A bug coming all the way from China is wreaking havoc on our trees. Already spotted in parts of New York and nearby areas of Connecticut, many say Fairfield County is next.
“It’s in Westchester County, New Haven County and northern areas of Litchfield County. So, it’s only a matter of time that we are squeezed on all three sides and the Ash Bore makes its presence here,” said Westport's Tree Warden Bruce Lindsay.
Formally known as the Emerald Ash Borer, it’s a small, green beetle – that feeds off ash trees. And, while it may be small, running about a half an inch long or give you a better picture the size of this penny, it’s deadly. So, far it’s killed tens of millions of ash trees.
Here in Connecticut, ash trees make up about 4 percent of the total tree population. And, Westport’s Tree Warden Bruce Lindsay says this threat is could be costly.
"Coming to you and saying - oh we have a bunch of ash trees that are going to die, you can say - oh we have all these other trees. But that amount of loss you have to think about all the oxygen they are producing, the shade, the landscape," said Linsay.
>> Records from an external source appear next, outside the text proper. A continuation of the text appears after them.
## config.mk

```make
export PLATFORM = sky130hd
export DESIGN_NAME = tmpow_timer
export DESIGN_NICKNAME = d
export VERILOG_FILES = /design/src/rtl/tmpow_pkg.sv /design/src/rtl/tmpow_prescaler.sv /design/src/rtl/tmpow_timer.sv
export SDC_FILE = /design/constraint.sdc
export NUM_CORES = 1
export LEC_CHECK = 0
export BUFFER_PORTS_ARGS = -buffer_cell sky130_fd_sc_hd__buf_2
export CORE_ASPECT_RATIO = 2
export CORE_UTILIZATION = 50
export CTS_CLUSTER_SIZE = 30
export DETAILED_ROUTE_END_ITERATION = 12
export HOLD_SLACK_MARGIN = 0.02
export PLACE_DENSITY_LB_ADDON = 0.08
export SYNTH_ARGS = -nofsm -noshare
export SYNTH_HDL_FRONTEND = slang
export SYNTH_SLANG_ARGS = --single-unit
```

## constraint.sdc

```tcl
create_clock -name clk -period 6.1 [get_ports clk]
set_input_delay 0.305 -clock clk [delete_from_list [all_inputs] [get_ports clk]]
set_output_delay 0.305 -clock clk [all_outputs]
set_load 0.05 [all_outputs]
```
--- src/core/sfr_pkg.sv ---
// Shared constants and types of the offset-programmable retransmit FIFO
package sfr_pkg;

  // ----------------------------------------------------------------
  // Widths and timing counts
  // ----------------------------------------------------------------
  localparam int DATA_W      = 36;
  localparam int SYNC_STAGES = 3;
  localparam int OR_EDGES    = 3;
  localparam int IR_EDGES    = 2;
  localparam int PAR_LOADS   = 2;
  localparam int PAR_OFS_MSB = 10;

  // ----------------------------------------------------------------
  // Offset programming selection, {hi, lo} latched at reset release
  // ----------------------------------------------------------------
  localparam logic [1:0] FS_SERIAL   = 2'h3;
  localparam logic [1:0] FS_PRESET64 = 2'h2;
  localparam logic [1:0] FS_PRESET8  = 2'h1;
  localparam logic [1:0] FS_PARALLEL = 2'h0;
  localparam int         PRESET_HI   = 64;
  localparam int         PRESET_LO   = 8;

  // ----------------------------------------------------------------
  // Types
  // ----------------------------------------------------------------
  typedef struct packed {
    logic selN;
    logic en;
    logic wrSel;
    logic mbx;
  } sfr_port_ctl_t;

  typedef enum {INIT_RESET, INIT_WAIT, INIT_SERIAL, INIT_RUN} sfr_init_t;

endpackage : sfr_pkg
The beetle travelled to the States back in the 90's, likely coming from Asia on ash wood. Come 2002 it was officially discovered in Detroit, and flash forward ten years, Connecticut got the first taste of its destruction.
"In 2012 it was discovered in Prospect and Bethany Connecticut, that summer it went from 2 to 17, that summer it increased to 26 and now it's at 35 towns," said Lindsay.
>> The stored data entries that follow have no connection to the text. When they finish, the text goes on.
## config.mk

```make
export PLATFORM = sky130hd
export DESIGN_NAME = mofd_decoder
export DESIGN_NICKNAME = d
export VERILOG_FILES = /design/src/hw/mofd_pkg.sv /design/src/hw/mofd_ifs.sv /design/src/hw/mofd_field_map.sv /design/src/hw/mofd_dual_check.sv /design/src/hw/mofd_decoder.sv
export VERILOG_INCLUDE_DIRS = /design/src /design/src/hw
export SDC_FILE = /design/constraint.sdc
export NUM_CORES = 1
export LEC_CHECK = 0
export BUFFER_PORTS_ARGS = -buffer_cell sky130_fd_sc_hd__buf_2
export CAP_MARGIN = 40
export CORE_MARGIN = 10
export CORE_UTILIZATION = 52
export DETAILED_ROUTE_END_ITERATION = 6
export PLACE_DENSITY = 0.85
export SLEW_MARGIN = 20
export SYNTH_ARGS = -nofsm -noshare
export SYNTH_HDL_FRONTEND = slang
export SYNTH_SLANG_ARGS = --single-unit
export TNS_END_PERCENT = 5
```

## constraint.sdc

```tcl
create_clock -name sys_clk_in -period 2.75 [get_ports sys_clk_in]
set_input_delay 0.55 -clock sys_clk_in [delete_from_list [all_inputs] [get_ports sys_clk_in]]
set_output_delay 0.55 -clock sys_clk_in [all_outputs]
set_load 0.01 [all_outputs]
```

## src/hw/mofd_cfg.svh

```systemverilog
// encodings and fixed counts for the move and operand field decoder
`ifndef MOFD_CFG_SVH
`define MOFD_CFG_SVH

// operation codes presented on op_in
`define MOFD_OP_NOP 3'h0
`define MOFD_OP_MAC 3'h1
`define MOFD_OP_ADD 3'h2
`define MOFD_OP_MOVW 3'h3
`define MOFD_OP_MOVL 3'h4
`define MOFD_OP_MOVXW 3'h5
`define MOFD_OP_MOVXL 3'h6

// register field codes shared by all move fields
`define MOFD_F_A 4'h0
`define MOFD_F_D 4'h3
`define MOFD_F_Y 4'h4
`define MOFD_F_X0 4'h5
`define MOFD_F_Y0 4'h6
`define MOFD_F_Y1 4'h7
`define MOFD_F_R0 4'h8
`define MOFD_F_N 4'hE

// sign prefix codes of the multiply operand
`define MOFD_SIGN_NONE 2'h0
`define MOFD_SIGN_PLUS 2'h1
`define MOFD_SIGN_MINUS 2'h2

// dual-read addressing modes
`define MOFD_AM_INC 2'h0
`define MOFD_AM_DEC 2'h1
`define MOFD_AM_PN 2'h2
`define MOFD_AM_PN3 2'h3

// dual-read pointers and destinations
`define MOFD_PTR_R2 3'h2
`define MOFD_PTR_LIM 3'h4
`define MOFD_DD_X0 2'h0
`define MOFD_DD_Y0 2'h1
`define MOFD_DD_BAD 2'h3

// counts
`define MOFD_MAC_CYC 2'h1
`define MOFD_MAC_WRD 2'h1
`define MOFD_ADD_OPS 2'h2
`define MOFD_NONE_CNT 2'h0

// illegal cause bit positions
`define MOFD_CAUSE_W 10
`define MOFD_C_MACOP 0
`define MOFD_C_SIGN 1
`define MOFD_C_ADDN 2
`define MOFD_C_R1PTR 3
`define MOFD_C_R1MODE 4
`define MOFD_C_R1DST 5
`define MOFD_C_R2MODE 6
`define MOFD_C_R2DST 7
`define MOFD_C_SRC 8
`define MOFD_C_DST 9

`endif

```

## src/hw/mofd_pkg.sv

```systemverilog
// types of the move and operand field decoder
package mofd_pkg;
    typedef enum logic [4:0] {
        MOFD_R_NONE, MOFD_R_A, MOFD_R_B, MOFD_R_C, MOFD_R_D, MOFD_R_Y,
        MOFD_R_X0, MOFD_R_Y0, MOFD_R_Y1,
        MOFD_R_R0, MOFD_R_R1, MOFD_R_R2, MOFD_R_R3, MOFD_R_R4, MOFD_R_R5,
        MOFD_R_N
    } mofd_reg_e;
    // none, upper_word_portion only, plain 16-bit word, upper:lower long, whole accumulator
    typedef enum logic [2:0] {
        MOFD_P_NONE, MOFD_P_UPPER, MOFD_P_WORD, MOFD_P_LONG, MOFD_P_WHOLE
    } mofd_part_e;
    typedef enum logic [1:0] {
        MOFD_K_WORD, MOFD_K_LONG, MOFD_K_XWORD, MOFD_K_XLONG
    } mofd_kind_e;
endpackage : mofd_pkg

```

## src/hw/mofd_ifs.sv

```systemverilog
// carriers between the decoder top and its field helpers
`timescale 1ns/1ps
interface mofd_map_if;
    import mofd_pkg::*;
    logic [3:0] code;
    mofd_kind_e kind;
    logic whole_name;
    mofd_reg_e sel;
    mofd_part_e part;
    logic legal;
    logic clr_low;
    logic sat;
    modport mapper (input code, kind, whole_name, output sel, part, legal, clr_low, sat);
    modport user (output code, kind, whole_name, input sel, part, legal, clr_low, sat);
endinterface : mofd_map_if

interface mofd_dual_if;
    logic [2:0] ptr1;
    logic [1:0] mode1;
    logic [1:0] dst1;
    logic [1:0] mode2;
    logic [1:0] dst2;
    logic bad_ptr1;
    logic bad_mode1;
    logic bad_dst1;
    logic bad_mode2;
    logic bad_dst2;
    modport checker_side (input ptr1, mode1, dst1, mode2, dst2,
                          output bad_ptr1, bad_mode1, bad_dst1, bad_mode2, bad_dst2);
    modport user (output ptr1, mode1, dst1, mode2, dst2,
                  input bad_ptr1, bad_mode1, bad_dst1, bad_mode2, bad_dst2);
endinterface : mofd_dual_if

```

## src/hw/mofd_field_map.sv

```systemverilog
// maps one move register-field code to a register and a portion
`timescale 1ns/1ps
`include "mofd_cfg.svh"
module mofd_field_map import mofd_pkg::*; #(
    parameter bit IS_DEST = 1'b0
) (
    mofd_map_if.mapper m
);
    //////////////////////////////////////////////////////////////////////
    // code to register; codes above N fall to none
    function automatic mofd_reg_e code_reg(input logic [3:0] c);
        mofd_reg_e r;
        r = MOFD_R_NONE;
        if (c <= `MOFD_F_N) begin
            r = mofd_reg_e'(5'(c) + 5'h01);
        end
        return r;
    endfunction : code_reg

    //////////////////////////////////////////////////////////////////////
    // legality, portion and side effects of the selected register
    always_comb begin
        logic is_acc;
        logic is_agu;
        logic is_long;
        is_acc = (m.code <= `MOFD_F_D);
        is_agu = (m.code >= `MOFD_F_R0) && (m.code <= `MOFD_F_N);
        is_long = (m.kind == MOFD_K_LONG) || (m.kind == MOFD_K_XLONG);
        m.legal = 1'b0;
        m.part = MOFD_P_NONE;
        m.clr_low = 1'b0;
        m.sat = 1'b0;
        case (m.kind)
            MOFD_K_WORD: begin
                m.legal = (m.code <= `MOFD_F_Y1) && (IS_DEST || m.code != `MOFD_F_Y);
            end
            MOFD_K_LONG: begin
                m.legal = (m.code <= `MOFD_F_Y);
            end
            MOFD_K_XWORD: begin
                // Y never reads as a word source, matching the core move field
                m.legal = (m.code <= `MOFD_F_N) && (IS_DEST || m.code != `MOFD_F_Y);
            end
            default: begin
                m.legal = (m.code <= `MOFD_F_Y) || is_agu;
            end
        endcase
        if (!m.legal) begin
            m.part = MOFD_P_NONE;
        end else if (is_long) begin
            m.part = (is_acc && IS_DEST) ? MOFD_P_WHOLE : MOFD_P_LONG;
        end else if (is_acc) begin
            m.part = IS_DEST ? MOFD_P_WHOLE : MOFD_P_UPPER;
        end else if (m.code == `MOFD_F_Y) begin
            m.part = MOFD_P_UPPER;
            m.clr_low = 1'b1;
        end else begin
            m.part = MOFD_P_WORD;
        end
        // a whole-accumulator name on a word read routes through the limiter
        m.sat = m.legal && !IS_DEST && !is_long && is_acc && m.whole_name;
        m.sel = m.legal ? code_reg(m.code) : MOFD_R_NONE;
    end
endmodule : mofd_field_map

```

## src/hw/mofd_dual_check.sv

```systemverilog
// addressing and destination checks of a dual-read parallel move
`timescale 1ns/1ps
`include "mofd_cfg.svh"
module mofd_dual_check (
    mofd_dual_if.checker_side d
);
    //////////////////////////////////////////////////////////////////////
    // first read: Rj pointers minus R2, no post-decrement, no N3, not into X0; second read: no PN update, not into Y0
    always_comb begin
        d.bad_ptr1 = (d.ptr1 == `MOFD_PTR_R2) || (d.ptr1 >= `MOFD_PTR_LIM);
        d.bad_mode1 = (d.mode1 == `MOFD_AM_DEC) || (d.mode1 == `MOFD_AM_PN3);
        d.bad_dst1 = (d.dst1 == `MOFD_DD_X0) || (d.dst1 == `MOFD_DD_BAD);
        d.bad_mode2 = (d.mode2 == `MOFD_AM_PN);
        d.bad_dst2 = (d.dst2 == `MOFD_DD_Y0) || (d.dst2 == `MOFD_DD_BAD);
    end
endmodule : mofd_dual_check

```

## src/hw/mofd_decoder.sv

```systemverilog
// operand legality and move register-field decoder, registered outputs
//
// How it works
// - multiply takes two word-set sources, accumulates into eight-register set, one cycle, one word.
// - minus prefix negates the product; plus or no prefix leaves it unchanged.
// - add naming three register operands is rejected; add takes exactly two.
// - dual read: pointer register two is illegal for the first read.
// - dual read: post-decrement is illegal on the first read.
// - dual read: x0 may not be the first read's destination.
// - second read allows post-increment, post-decrement, post-update by index three only.
// - dual read: y0 may not be the second read's destination.
// - word source field picks accumulator upper words or three data registers.
// - word destination picks whole accumulator, long register or data register.
// - a word written to the long register fills upper half, clears lower.
// - long source picks upper:lower of four accumulators or long register.
// - long destination picks a whole accumulator or the long register.
// - extended word source adds six pointers and general index, fourteen total.
// - extended word destination adds seven ADDRESS_GENERATION_UNIT registers, same lower-half clear.
// - extended long source adds seven ADDRESS_GENERATION_UNIT registers to five long sources.
// - extended long destination: accumulators, long register, seven ADDRESS_GENERATION_UNIT registers.
// - naming an accumulator whole as a word-move source turns limiter saturation on; long moves never saturate.
// - in word moves the long register is a destination only, never a source.
`timescale 1ns/1ps
`include "mofd_cfg.svh"
module mofd_decoder import mofd_pkg::*; (
    input wire logic sys_clk_in,
    input wire logic sys_rst_in,
    input wire logic valid_in,
    input wire logic [2:0] op_in,
    input wire logic [1:0] sign_in,
    input wire logic [2:0] mult_a_in,
    input wire logic [2:0] mult_b_in,
    input wire logic [2:0] acc_in,
    input wire logic [1:0] add_ops_in,
    input wire logic [3:0] src_code_in,
    input wire logic [3:0] dst_code_in,
    input wire logic src_whole_in,
    input wire logic dual_par_in,
    input wire logic [2:0] ptr1_in,
    input wire logic [1:0] mode1_in,
    input wire logic [1:0] dst1_in,
    input wire logic [1:0] mode2_in,
    input wire logic [1:0] dst2_in,
    output logic dec_valid_out,
    output logic illegal_out,
    output logic [`MOFD_CAUSE_W-1:0] cause_out,
    output logic negate_out,
    output mofd_reg_e mult_a_sel_out,
    output mofd_reg_e mult_b_sel_out,
    output mofd_reg_e acc_sel_out,
    output mofd_reg_e src_sel_out,
    output mofd_part_e src_part_out,
    output mofd_reg_e dst_sel_out,
    output mofd_part_e dst_part_out,
    output logic clr_low_out,
    output logic sat_out,
    output logic [1:0] cycles_out,
    output logic [1:0] words_out
);
    //////////////////////////////////////////////////////////////////////
    // helpers
    mofd_map_if src_if ();
    mofd_map_if dst_if ();
    mofd_dual_if dual_if ();

    mofd_field_map #(
        .IS_DEST(1'b0)
    ) u_src_map (
        .m(src_if.mapper)
    );

    mofd_field_map #(
        .IS_DEST(1'b1)
    ) u_dst_map (
        .m(dst_if.mapper)
    );

    mofd_dual_check u_dual (
        .d(dual_if.checker_side)
    );

    //////////////////////////////////////////////////////////////////////
    // state
    logic dec_valid_reg;
    logic dec_valid_next;
    logic illegal_reg;
    logic illegal_next;
    logic [`MOFD_CAUSE_W-1:0] cause_reg;
    logic [`MOFD_CAUSE_W-1:0] cause_next;
    logic negate_reg;
    logic negate_next;
    mofd_reg_e mult_a_reg;
    mofd_reg_e mult_a_next;
    mofd_reg_e mult_b_reg;
    mofd_reg_e mult_b_next;
    mofd_reg_e acc_reg;
    mofd_reg_e acc_next;
    mofd_reg_e src_sel_reg;
    mofd_reg_e src_sel_next;
    mofd_part_e src_part_reg;
    mofd_part_e src_part_next;
    mofd_reg_e dst_sel_reg;
    mofd_reg_e dst_sel_next;
    mofd_part_e dst_part_reg;
    mofd_part_e dst_part_next;
    logic clr_low_reg;
    logic clr_low_next;
    logic sat_reg;
    logic sat_next;
    logic [1:0] cycles_reg;
    logic [1:0] cycles_next;
    logic [1:0] words_reg;
    logic [1:0] words_next;

    logic is_move;
    logic dual_on;
    logic [`MOFD_CAUSE_W-1:0] cause;

    //////////////////////////////////////////////////////////////////////
    // word source set of the multiplier: every field code but Y
    function automatic mofd_reg_e mult_reg(input logic [2:0] c);
        mofd_reg_e r;
        r = MOFD_R_NONE;
        if ({1'b0, c} != `MOFD_F_Y) begin
            r = mofd_reg_e'(5'(c) + 5'h01);
        end
        return r;
    endfunction : mult_reg

    // accumulate set: all eight codes are legal
    function automatic mofd_reg_e acc_reg_of(input logic [2:0] c);
        return mofd_reg_e'(5'(c) + 5'h01);
    endfunction : acc_reg_of

    //////////////////////////////////////////////////////////////////////
    // feed the field helpers
    always_comb begin
        src_if.code = src_code_in;
        dst_if.code = dst_code_in;
        src_if.whole_name = src_whole_in;
        dst_if.whole_name = 1'b0;
        case (op_in)
            `MOFD_OP_MOVL: begin
                src_if.kind = MOFD_K_LONG;
            end
            `MOFD_OP_MOVXW: begin
                src_if.kind = MOFD_K_XWORD;
            end
            `MOFD_OP_MOVXL: begin
                src_if.kind = MOFD_K_XLONG;
            end
            default: begin
                src_if.kind = MOFD_K_WORD;
            end
        endcase
        dst_if.kind = src_if.kind;
    end

    // dual-read fields go straight to their checker
    always_comb begin
        dual_if.ptr1 = ptr1_in;
        dual_if.mode1 = mode1_in;
        dual_if.dst1 = dst1_in;
        dual_if.mode2 = mode2_in;
        dual_if.dst2 = dst2_in;
    end

    //////////////////////////////////////////////////////////////////////
    // illegal causes, gathered per operation
    always_comb begin
        is_move = (op_in >= `MOFD_OP_MOVW) && (op_in <= `MOFD_OP_MOVXL);
        // a dual read rides only on multiply or add
        dual_on = dual_par_in && ((op_in == `MOFD_OP_MAC) || (op_in == `MOFD_OP_ADD));
        cause = '0;
        if (op_in == `MOFD_OP_MAC) begin
            cause[`MOFD_C_MACOP] = (mult_reg(mult_a_in) == MOFD_R_NONE)
                || (mult_reg(mult_b_in) == MOFD_R_NONE);
            cause[`MOFD_C_SIGN] = (sign_in != `MOFD_SIGN_NONE) && (sign_in != `MOFD_SIGN_PLUS)
                && (sign_in != `MOFD_SIGN_MINUS);
        end
        if (op_in == `MOFD_OP_ADD) begin
            cause[`MOFD_C_ADDN] = (add_ops_in != `MOFD_ADD_OPS);
        end
        if (dual_on) begin
            cause[`MOFD_C_R1PTR] = dual_if.bad_ptr1;
            cause[`MOFD_C_R1MODE] = dual_if.bad_mode1;
            cause[`MOFD_C_R1DST] = dual_if.bad_dst1;
            cause[`MOFD_C_R2MODE] = dual_if.bad_mode2;
            cause[`MOFD_C_R2DST] = dual_if.bad_dst2;
        end
        if (is_move) begin
            cause[`MOFD_C_SRC] = !src_if.legal;
            cause[`MOFD_C_DST] = !dst_if.legal;
        end
        // unused operation codes are themselves out of the permitted set
        if (op_in > `MOFD_OP_MOVXL) begin
            cause[`MOFD_C_MACOP] = 1'b1;
        end
    end

    //////////////////////////////////////////////////////////////////////
    // next decoded result; an illegal word drives every select to none
    always_comb begin
        dec_valid_next = valid_in;
        illegal_next = 1'b0;
        cause_next = '0;
        negate_next = 1'b0;
        mult_a_next = MOFD_R_NONE;
        mult_b_next = MOFD_R_NONE;
        acc_next = MOFD_R_NONE;
        src_sel_next = MOFD_R_NONE;
        src_part_next = MOFD_P_NONE;
        dst_sel_next = MOFD_R_NONE;
        dst_part_next = MOFD_P_NONE;
        clr_low_next = 1'b0;
        sat_next = 1'b0;
        cycles_next = `MOFD_NONE_CNT;
        words_next = `MOFD_NONE_CNT;
        if (valid_in && (cause != '0)) begin
            illegal_next = 1'b1;
            cause_next = cause;
        end else if (valid_in && (op_in == `MOFD_OP_MAC)) begin
            mult_a_next = mult_reg(mult_a_in);
            mult_b_next = mult_reg(mult_b_in);
            acc_next = acc_reg_of(acc_in);
            negate_next = (sign_in == `MOFD_SIGN_MINUS);
            cycles_next = `MOFD_MAC_CYC;
            words_next = `MOFD_MAC_WRD;
        end else if (valid_in && is_move) begin
            src_sel_next = src_if.sel;
            src_part_next = src_if.part;
            dst_sel_next = dst_if.sel;
            dst_part_next = dst_if.part;
            clr_low_next = dst_if.clr_low;
            sat_next = src_if.sat;
        end
    end

    //////////////////////////////////////////////////////////////////////
    // registers; outputs come straight from here
    always_ff @(posedge sys_clk_in or posedge sys_rst_in) begin
        if (sys_rst_in) begin
            dec_valid_reg <= 1'b0;
            illegal_reg <= 1'b0;
            cause_reg <= '0;
            negate_reg <= 1'b0;
            mult_a_reg <= MOFD_R_NONE;
            mult_b_reg <= MOFD_R_NONE;
            acc_reg <= MOFD_R_NONE;
            src_sel_reg <= MOFD_R_NONE;
            src_part_reg <= MOFD_P_NONE;
            dst_sel_reg <= MOFD_R_NONE;
            dst_part_reg <= MOFD_P_NONE;
            clr_low_reg <= 1'b0;
            sat_reg <= 1'b0;
            cycles_reg <= `MOFD_NONE_CNT;
            words_reg <= `MOFD_NONE_CNT;
        end else begin
            dec_valid_reg <= dec_valid_next;
            illegal_reg <= illegal_next;
            cause_reg <= cause_next;
            negate_reg <= negate_next;
            mult_a_reg <= mult_a_next;
            mult_b_reg <= mult_b_next;
            acc_reg <= acc_next;
            src_sel_reg <= src_sel_next;
            src_part_reg <= src_part_next;
            dst_sel_reg <= dst_sel_next;
            dst_part_reg <= dst_part_next;
            clr_low_reg <= clr_low_next;
            sat_reg <= sat_next;
            cycles_reg <= cycles_next;
            words_reg <= words_next;
        end
    end

    //////////////////////////////////////////////////////////////////////
    // outputs
    assign dec_valid_out = dec_valid_reg;
    assign illegal_out = illegal_reg;
    assign cause_out = cause_reg;
    assign negate_out = negate_reg;
    assign mult_a_sel_out = mult_a_reg;
    assign mult_b_sel_out = mult_b_reg;
    assign acc_sel_out = acc_reg;
    assign src_sel_out = src_sel_reg;
    assign src_part_out = src_part_reg;
    assign dst_sel_out = dst_sel_reg;
    assign dst_part_out = dst_part_reg;
    assign clr_low_out = clr_low_reg;
    assign sat_out = sat_reg;
    assign cycles_out = cycles_reg;
    assign words_out = words_reg;
endmodule : mofd_decoder

```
What makes this bug so toxic centers around how it grows. The Emerald Ash goes through a complete metamorphosis inside the tree. Starting as an egg on top on the tree’s bark, it soon moves inside the tree as larva. That larva then feeds on a tissue essential to the tree’s food source. And, after about two years, the larva grows into an adult, usually emerging by the Summer. By then, the tree is dead.
A definite sign of these beetles is the D-shaped hole left by the emerging adult when it chews its way out of the tree.
"What makes them really hard to detect is that you will never see the larva active below the bark because it's so tiny that by the time you see it, it will be too late," said Lindsay.
Now Connecticut is taking action in its fight against these bugs. A quarentine has been established, regulating the movement of ash logs and hardwood firewood from Fairfield, Hartfod, Litchfied and News Haven Counties. Plus, firewood can’t be transported in or out of the state.